#### Task
Look through the records below, and whenever a line contains "modport", copy it.

#### Record extracts
**config.mk**
```make
export PLATFORM = sky130hd
export DESIGN_NAME = min_tracking_stack_flat
export DESIGN_NICKNAME = d
export VERILOG_FILES = /design/src/rtl/msk_pkg.sv /design/src/rtl/msk_if.sv /design/src/rtl/min_tracking_stack.sv /design/src/rtl/msk_ram.sv /design/src/rtl/msk_ctrl.sv /design/src/rtl/msk_dp.sv /design/src/flat_wrapper.sv
export SDC_FILE = /design/constraint.sdc
export NUM_CORES = 2
export LEC_CHECK = 0
export ABC_AREA = 1
export BUFFER_PORTS_ARGS = -buffer_cell sky130_fd_sc_hd__buf_2
export CAP_MARGIN = 20
export CORE_MARGIN = 2
export CORE_UTILIZATION = 37
export DETAILED_ROUTE_END_ITERATION = 10
export HOLD_SLACK_MARGIN = 0.06
export MAX_ROUTING_LAYER = met4
export SLEW_MARGIN = 20
export SYNTH_ARGS = -nofsm -noshare
export SYNTH_HDL_FRONTEND = slang
export SYNTH_HIERARCHICAL = 1
export SYNTH_SLANG_ARGS = --single-unit
```
**constraint.sdc**
```tcl
create_clock -name clk -period 6.5 [get_ports clk]
set_input_delay 0 -clock clk [delete_from_list [all_inputs] [get_ports clk]]
set_output_delay 0 -clock clk [all_outputs]
set_load 0.02 [all_outputs]
```
**src/rtl/msk_pkg.sv**
```systemverilog
// Package for the minimum-tracking stack: action and status codes, the
// controller command and datapath flag structs. No dependencies.
`default_nettype none

package msk_pkg;

	localparam int FIELD_BITS = 32;

	// Action codes of a request beat
	localparam logic [1:0] ACT_PUSH = 2'd0;
	localparam logic [1:0] ACT_POP  = 2'd1;
	localparam logic [1:0] ACT_PEEK = 2'd2;

	// Status codes of a response beat
	localparam logic [1:0] ST_OK       = 2'd0;
	localparam logic [1:0] ST_OVERFLOW = 2'd1;
	localparam logic [1:0] ST_EMPTY    = 2'd2;

	// Datapath operations issued by the controller
	typedef enum logic [2:0] {
		OP_NONE,
		OP_PUSH,
		OP_OVERFLOW,
		OP_UNDERFLOW,
		OP_PEEK,
		OP_POP_LAST,
		OP_POP_START,
		OP_POP_FINISH
	} msk_op_t;

	typedef struct packed {
		msk_op_t op;
	} msk_cmd_t;

	typedef struct packed {
		logic empty;
		logic single;
		logic full;
	} msk_flags_t;

endpackage

`default_nettype wire

```
**src/rtl/msk_if.sv**
```systemverilog
// Stream interfaces for request and response beats of the stack.
// Depend on msk_pkg for the field width.
`default_nettype none

interface msk_in_if import msk_pkg::*; ();
	logic                         valid;
	logic                         ready;
	logic [1:0]                   action;
	logic signed [FIELD_BITS-1:0] push_value;

	modport source (output valid, output action, output push_value, input ready);
	modport sink (input valid, input action, input push_value, output ready);
endinterface

interface msk_out_if import msk_pkg::*; ();
	logic                         valid;
	logic                         ready;
	logic signed [FIELD_BITS-1:0] top_value;
	logic signed [FIELD_BITS-1:0] current_min;
	logic                         is_empty;
	logic [1:0]                   status;

	modport source (output valid, output top_value, output current_min, output is_empty,
		output status, input ready);
	modport sink (input valid, input top_value, input current_min, input is_empty,
		input status, output ready);
endinterface

`default_nettype wire

```
**src/rtl/min_tracking_stack.sv**
```systemverilog
// Top level of the minimum-tracking stack: controller, datapath and the
// request/response stream ports. Depends on msk_pkg, msk_if, msk_ctrl, msk_dp.
`default_nettype none

// A bounded stack of signed words that reports the minimum of its contents
// with every response. Each request beat carries a push, a pop or a peek
// (the unused action code acts as a peek) and yields exactly one response
// beat: the popped or peeked word, the minimum after the operation, an empty
// flag and a status (overflow on a push to a full stack, which is dropped;
// empty on a pop or peek of an empty stack). The top entry and its running
// minimum sit in registers, the entries below in a RAM with a registered
// read port. Push, peek, errors and a pop of the last entry write their
// response directly, so a new request is taken every cycle; a pop that
// leaves entries behind needs a reload state, since the new top and its
// minimum are first fetched from the RAM, and the request port is held
// off in that state. The single response register takes the next request
// in the same cycle that the previous response beat is taken; while a
// response waits, the request port stalls. No clearing pass is needed
// after reset: entries are only read below the occupancy count.

module min_tracking_stack import msk_pkg::*; #(
	parameter int STACK_DEPTH = 32,
	parameter int WORD_BITS   = 32
) (
	input  wire logic  clk,
	input  wire logic  arst_n,
	msk_in_if.sink     req,
	msk_out_if.source  rsp
);

	msk_cmd_t   cmd;
	msk_flags_t flags;

	// handshakes, decode and the reload step of a deep pop
	msk_ctrl u_ctrl (
		.clk      (clk),
		.arst_n   (arst_n),
		.req_valid(req.valid),
		.req_ready(req.ready),
		.action   (req.action),
		.rsp_valid(rsp.valid),
		.rsp_ready(rsp.ready),
		.flags    (flags),
		.cmd      (cmd)
	);

	// occupancy, cached top entry, entry RAM and response payload
	msk_dp #(
		.STACK_DEPTH(STACK_DEPTH),
		.WORD_BITS  (WORD_BITS)
	) u_dp (
		.clk        (clk),
		.arst_n     (arst_n),
		.cmd        (cmd),
		.push_value (req.push_value),
		.flags      (flags),
		.top_value  (rsp.top_value),
		.current_min(rsp.current_min),
		.is_empty   (rsp.is_empty),
		.status     (rsp.status)
	);

endmodule

`default_nettype wire

```
**src/rtl/msk_ram.sv**
```systemverilog
// Generic single-write, single-read RAM with registered read data.
// No dependencies.
`default_nettype none

module msk_ram #(
	parameter int WIDTH = 64,
	parameter int DEPTH = 32
) (
	input  wire logic                     clk,
	input  wire logic                     wr_en,
	input  wire logic [$clog2(DEPTH)-1:0] wr_addr,
	input  wire logic [WIDTH-1:0]         wr_data,
	input  wire logic                     rd_en,
	input  wire logic [$clog2(DEPTH)-1:0] rd_addr,
	output logic      [WIDTH-1:0]         rd_data
);

	logic [WIDTH-1:0] mem_q [DEPTH];

	always_ff @(posedge clk) begin
		if (wr_en) begin
			mem_q[wr_addr] <= wr_data;
		end
		if (rd_en) begin
			rd_data <= mem_q[rd_addr];
		end
	end

endmodule

`default_nettype wire

```
**src/rtl/msk_ctrl.sv**
```systemverilog
// Controller of the stack: handshakes, operation decode and the reload state.
// Depends on msk_pkg.
`default_nettype none

module msk_ctrl import msk_pkg::*; (
	input  wire logic       clk,
	input  wire logic       arst_n,
	input  wire logic       req_valid,
	output logic            req_ready,
	input  wire logic [1:0] action,
	output logic            rsp_valid,
	input  wire logic       rsp_ready,
	input  wire msk_flags_t flags,
	output msk_cmd_t        cmd
);

	typedef enum logic {
		S_IDLE,
		S_RELOAD
	} state_t;

	state_t state_q;
	logic   out_valid_q;
	logic   accept;
	logic   result_now;

	assign req_ready = (state_q == S_IDLE) && (!out_valid_q || rsp_ready);
	assign accept    = req_valid && req_ready;
	assign rsp_valid = out_valid_q;

	always_comb begin
		cmd.op = OP_NONE;
		if (state_q == S_RELOAD) begin
			cmd.op = OP_POP_FINISH;
		end else if (accept) begin
			unique case (action)
				ACT_PUSH: cmd.op = flags.full ? OP_OVERFLOW : OP_PUSH;
				ACT_POP: begin
					if (flags.empty) cmd.op = OP_UNDERFLOW;
					else if (flags.single) cmd.op = OP_POP_LAST;
					else cmd.op = OP_POP_START;
				end
				default: cmd.op = flags.empty ? OP_UNDERFLOW : OP_PEEK;
			endcase
		end
	end

	// every operation but the start of a deep pop yields its response at once
	assign result_now = (cmd.op != OP_NONE) && (cmd.op != OP_POP_START);

	always_ff @(posedge clk or negedge arst_n) begin
		if (!arst_n) begin
			state_q     <= S_IDLE;
			out_valid_q <= 1'b0;
		end else begin
			state_q <= (cmd.op == OP_POP_START) ? S_RELOAD : S_IDLE;
			if (result_now) out_valid_q <= 1'b1;
			else if (rsp_ready) out_valid_q <= 1'b0;
		end
	end

	ap_reload_one: assert property (@(posedge clk) disable iff (!arst_n)
		state_q == S_RELOAD |=> state_q == S_IDLE && out_valid_q)
		else $error("reload did not finish in one cycle");

	ap_reload_free: assert property (@(posedge clk) disable iff (!arst_n)
		state_q == S_RELOAD |-> !out_valid_q)
		else $error("response register busy during reload");

endmodule

`default_nettype wire

```
**src/rtl/msk_dp.sv**
```systemverilog
// Datapath of the stack: occupancy, cached top entry, entry RAM and the
// response register. Depends on msk_pkg and msk_ram.
`default_nettype none

module msk_dp import msk_pkg::*; #(
	parameter int STACK_DEPTH = 32,
	parameter int WORD_BITS   = 32
) (
	input  wire logic                         clk,
	input  wire logic                         arst_n,
	input  wire msk_cmd_t                     cmd,
	input  wire logic signed [FIELD_BITS-1:0] push_value,
	output msk_flags_t                        flags,
	output logic signed [FIELD_BITS-1:0]      top_value,
	output logic signed [FIELD_BITS-1:0]      current_min,
	output logic                              is_empty,
	output logic [1:0]                        status
);

	localparam int OCC_W  = $clog2(STACK_DEPTH + 1);
	localparam int ADDR_W = $clog2(STACK_DEPTH);

	logic [OCC_W-1:0]            occ_q;
	logic signed [WORD_BITS-1:0] top_val_q;
	logic signed [WORD_BITS-1:0] top_min_q;
	logic signed [WORD_BITS-1:0] push_word;
	logic signed [WORD_BITS-1:0] push_min;
	logic [2*WORD_BITS-1:0]      rd_data;
	logic signed [WORD_BITS-1:0] rd_val;
	logic signed [WORD_BITS-1:0] rd_min;
	logic [OCC_W-1:0]            below_top;

	assign flags.empty  = (occ_q == '0);
	assign flags.single = (occ_q == OCC_W'(1));
	assign flags.full   = (occ_q == OCC_W'(STACK_DEPTH));

	assign push_word = WORD_BITS'(push_value);
	assign push_min  = (!flags.empty && (top_min_q < push_word)) ? top_min_q : push_word;
	assign rd_val    = rd_data[2*WORD_BITS-1:WORD_BITS];
	assign rd_min    = rd_data[WORD_BITS-1:0];
	assign below_top = occ_q - OCC_W'(2);

	msk_ram #(
		.WIDTH(2 * WORD_BITS),
		.DEPTH(STACK_DEPTH)
	) u_ram (
		.clk    (clk),
		.wr_en  (cmd.op == OP_PUSH),
		.wr_addr(occ_q[ADDR_W-1:0]),
		.wr_data({push_word, push_min}),
		.rd_en  (cmd.op == OP_POP_START),
		.rd_addr(below_top[ADDR_W-1:0]),
		.rd_data(rd_data)
	);

	always_ff @(posedge clk or negedge arst_n) begin
		if (!arst_n) begin
			occ_q <= '0;
		end else begin
			unique case (cmd.op)
				OP_PUSH: occ_q <= occ_q + OCC_W'(1);
				OP_POP_LAST, OP_POP_START: occ_q <= occ_q - OCC_W'(1);
				default: occ_q <= occ_q;
			endcase
		end
	end

	// cached top entry and response payload
	always_ff @(posedge clk) begin
		unique case (cmd.op)
			OP_PUSH: begin
				top_val_q   <= push_word;
				top_min_q   <= push_min;
				top_value   <= '0;
				current_min <= FIELD_BITS'(push_min);
				is_empty    <= 1'b0;
				status      <= ST_OK;
			end
			OP_OVERFLOW: begin
				top_value   <= '0;
				current_min <= FIELD_BITS'(top_min_q);
				is_empty    <= 1'b0;
				status      <= ST_OVERFLOW;
			end
			OP_UNDERFLOW: begin
				top_value   <= '0;
				current_min <= '0;
				is_empty    <= 1'b1;
				status      <= ST_EMPTY;
			end
			OP_PEEK: begin
				top_value   <= FIELD_BITS'(top_val_q);
				current_min <= FIELD_BITS'(top_min_q);
				is_empty    <= 1'b0;
				status      <= ST_OK;
			end
			OP_POP_LAST: begin
				top_value   <= FIELD_BITS'(top_val_q);
				current_min <= '0;
				is_empty    <= 1'b1;
				status      <= ST_OK;
			end
			OP_POP_START: begin
				top_value <= FIELD_BITS'(top_val_q);
			end
			OP_POP_FINISH: begin
				top_val_q   <= rd_val;
				top_min_q   <= rd_min;
				current_min <= FIELD_BITS'(rd_min);
				is_empty    <= 1'b0;
				status      <= ST_OK;
			end
			default: begin
			end
		endcase
	end

	ap_occ_range: assert property (@(posedge clk) disable iff (!arst_n)
		occ_q <= OCC_W'(STACK_DEPTH))
		else $error("occupancy beyond stack depth");

	ap_push_grow: assert property (@(posedge clk) disable iff (!arst_n)
		cmd.op == OP_PUSH |=> occ_q == $past(occ_q) + OCC_W'(1))
		else $error("push did not grow the stack");

endmodule

`default_nettype wire
```
**src/flat_wrapper.sv**
```systemverilog
// flat-port wrapper written by rule: the top's interface ports become plain ports
module min_tracking_stack_flat import msk_pkg::*;
#(
	parameter int STACK_DEPTH = 32,
	parameter int WORD_BITS   = 32
)
  (clk, arst_n, req_valid, req_action, req_push_value, req_ready, rsp_valid, rsp_top_value, rsp_current_min, rsp_is_empty, rsp_status, rsp_ready);
  msk_in_if req_i ();
  msk_out_if rsp_i ();
  input  wire logic clk;
  input  wire logic arst_n;
  input wire logic [$bits(req_i.valid)-1:0] req_valid;
  input wire logic [$bits(req_i.action)-1:0] req_action;
  input wire logic [$bits(req_i.push_value)-1:0] req_push_value;
  output wire logic [$bits(req_i.ready)-1:0] req_ready;
  output wire logic [$bits(rsp_i.valid)-1:0] rsp_valid;
  output wire logic [$bits(rsp_i.top_value)-1:0] rsp_top_value;
  output wire logic [$bits(rsp_i.current_min)-1:0] rsp_current_min;
  output wire logic [$bits(rsp_i.is_empty)-1:0] rsp_is_empty;
  output wire logic [$bits(rsp_i.status)-1:0] rsp_status;
  input wire logic [$bits(rsp_i.ready)-1:0] rsp_ready;
  assign req_i.valid = req_valid;
  assign req_i.action = req_action;
  assign req_i.push_value = req_push_value;
  assign req_ready = req_i.ready;
  assign rsp_valid = rsp_i.valid;
  assign rsp_top_value = rsp_i.top_value;
  assign rsp_current_min = rsp_i.current_min;
  assign rsp_is_empty = rsp_i.is_empty;
  assign rsp_status = rsp_i.status;
  assign rsp_i.ready = rsp_ready;
  min_tracking_stack #(.STACK_DEPTH(STACK_DEPTH), .WORD_BITS(WORD_BITS)) u_core (.clk(clk), .arst_n(arst_n), .req(req_i), .rsp(rsp_i));
endmodule
```
==> impl_metrics.env <==
export IMPL_fin_area_mm2=0.103
export IMPL_netlist_instances=7637
export IMPL_rows=182
export IMPL_reg2reg_setup_slack_ns=1.55
export IMPL_peakVddDrop_v=0.000729
export IMPL_crit_end="u_core/u_dp/current_min[2]$_DFFE_PP_"
export IMPL_fp_dieW_um=501
export IMPL_cts_tree="done"
export IMPL_dr_total_vias=61112
export IMPL_cts_hold_buf=46
export IMPL_yosysWarnings=6
export IMPL_dp_slack_ns=1.83
export IMPL_synth_area_top_cells="edfxtp_1 (74%), nand2_1 (11%), nand3_1 (10%), buf_2 (1.6%), inv_1 (0.54%)"
export IMPL_cp_top_family="buffers and inverters"
export IMPL_crit_buf_inv=6
export IMPL_cts_sinks=2251
export IMPL_setup_slack_ns=1.55
export IMPL_max_cap_viol_count=0
export IMPL_r2r_end="u_core/u_dp/current_min[2]$_DFFE_PP_"
export IMPL_rsz0062_at_grt="no"
export IMPL_synth_distinct_cells=34
export IMPL_period_needed_ns=4.95
export IMPL_final_cell_mix="nand2_1 (2589), edfxtp_1 (2243), nand3_1 (1873)"
export IMPL_cts_resized=0
export IMPL_yosysTopAreaCell="edfxtp_1"
export IMPL_yosysSeqAreaShare_pct=73.9
export IMPL_cp_common_cell="inv_1"
export IMPL_die_area_mm2=0.251
export IMPL_nNetsFinal=7756
export IMPL_power_leakage_uw=0.0367
export IMPL_status="complete, no violations"
export IMPL_clk_pin_slew_worst_paths_ns=0.06
export IMPL_final_common_cell="nand2_1"
export IMPL_die_h_um=501
export IMPL_drtIter0Drc=7589
export IMPL_wire_per_inst_um=25.1
export IMPL_ys_ff_latch=2251
export IMPL_critPathRequiredTime_ns=7.04
export IMPL_clk_path_buf_depth=3
export IMPL_grt_pass1_vias=57326
export IMPL_avgViaCountPerCell=5.52
export IMPL_async_flop_share_pct=0.355
export IMPL_htree_levels=4
export IMPL_drive_gt1_share_pct=7.97
export IMPL_slowest_stage="dfrtp_4"
export IMPL_fillCellCount=22499
export IMPL_cts_setup_buffers=0
export IMPL_yosysTopAreaCellShare_pct=73.6
export IMPL_core_area_mm2=0.246
export IMPL_arrival_ns=5.48
export IMPL_fmax_mhz=202
export IMPL_hp_class="input pin to async pin"
export IMPL_critPathCaptureType="flip-flop"
export IMPL_post_route_period_util_pct=76.1
export IMPL_crit_cells=16
export IMPL_clkLatencyLatePin_ns=0.90
export IMPL_syn_nets=7714
export IMPL_max_slew_margin_rel_pct=20.4
export IMPL_drt_pass1_iterations=8
export IMPL_antenna_found_initial=11
export IMPL_tightestPinTransition_ns=1.19
export IMPL_powerDensity_mw_per_mm2=471
export IMPL_slew_viol_final=0
export IMPL_critPathMaxStageDelay_ns=1.02
export IMPL_synth_area_per_cell_um2=12.0
export IMPL_r2r_start="u_core/u_dp/occ_q[0]$_DFFE_PN0P_"
export IMPL_setup_violations=0
export IMPL_root_buffer="clkbuf_16"
export IMPL_hpwl_um=143000
export IMPL_wirelength_um=278000
export IMPL_fin_tns_setup_ns=0
export IMPL_synthFlopType="edfxtp_1"
export IMPL_grt_usage_pct=22.3
export IMPL_place_gp_congestion=0.886
export IMPL_grt_pass1_wl_um=402000
export IMPL_grt_overflow_total=0
export IMPL_r2r_cells=16
export IMPL_synth_area_mm2=0.0915
export IMPL_drtAntennaViolNets=0
export IMPL_critPathMaxFanout=78
export IMPL_start_util_pct=37.2
export IMPL_critPathKind="flip-flop to flip-flop"
export IMPL_dpl_instance_area_mm2=0.0957
export IMPL_critPathLaunch="u_core/u_dp/occ_q[0]$_DFFE_PN0P_"
export IMPL_numPortBuffers=106
export IMPL_fin_worst_skew_ns=0.0641
export IMPL_cp_cell_sequence="inv_1 > ha_1 > nand2_1 > nor3_1 > inv_1 > nand2_1 > nor2_2 > dlygate4sd3_1 > nor2_1 > inv_1 > nor2_1 > a21oi_4 > buf_4 > and3_2 > nand2_2 > buf_4"
export IMPL_critPathLaunchType="flip-flop"
export IMPL_io_pins=107
export IMPL_drcViolationCount=0
export IMPL_hold_viol_final=0
export IMPL_cts_made_buffers=212
export IMPL_area_delta_synth_final_pct=12.9
export IMPL_grt_max_degree=204
export IMPL_synth_edf_count=2243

#### Exercise result
	modport source (output valid, output action, output push_value, input ready);
	modport sink (input valid, input action, input push_value, output ready);
	modport source (output valid, output top_value, output current_min, output is_empty,
	modport sink (input valid, input top_value, input current_min, input is_empty,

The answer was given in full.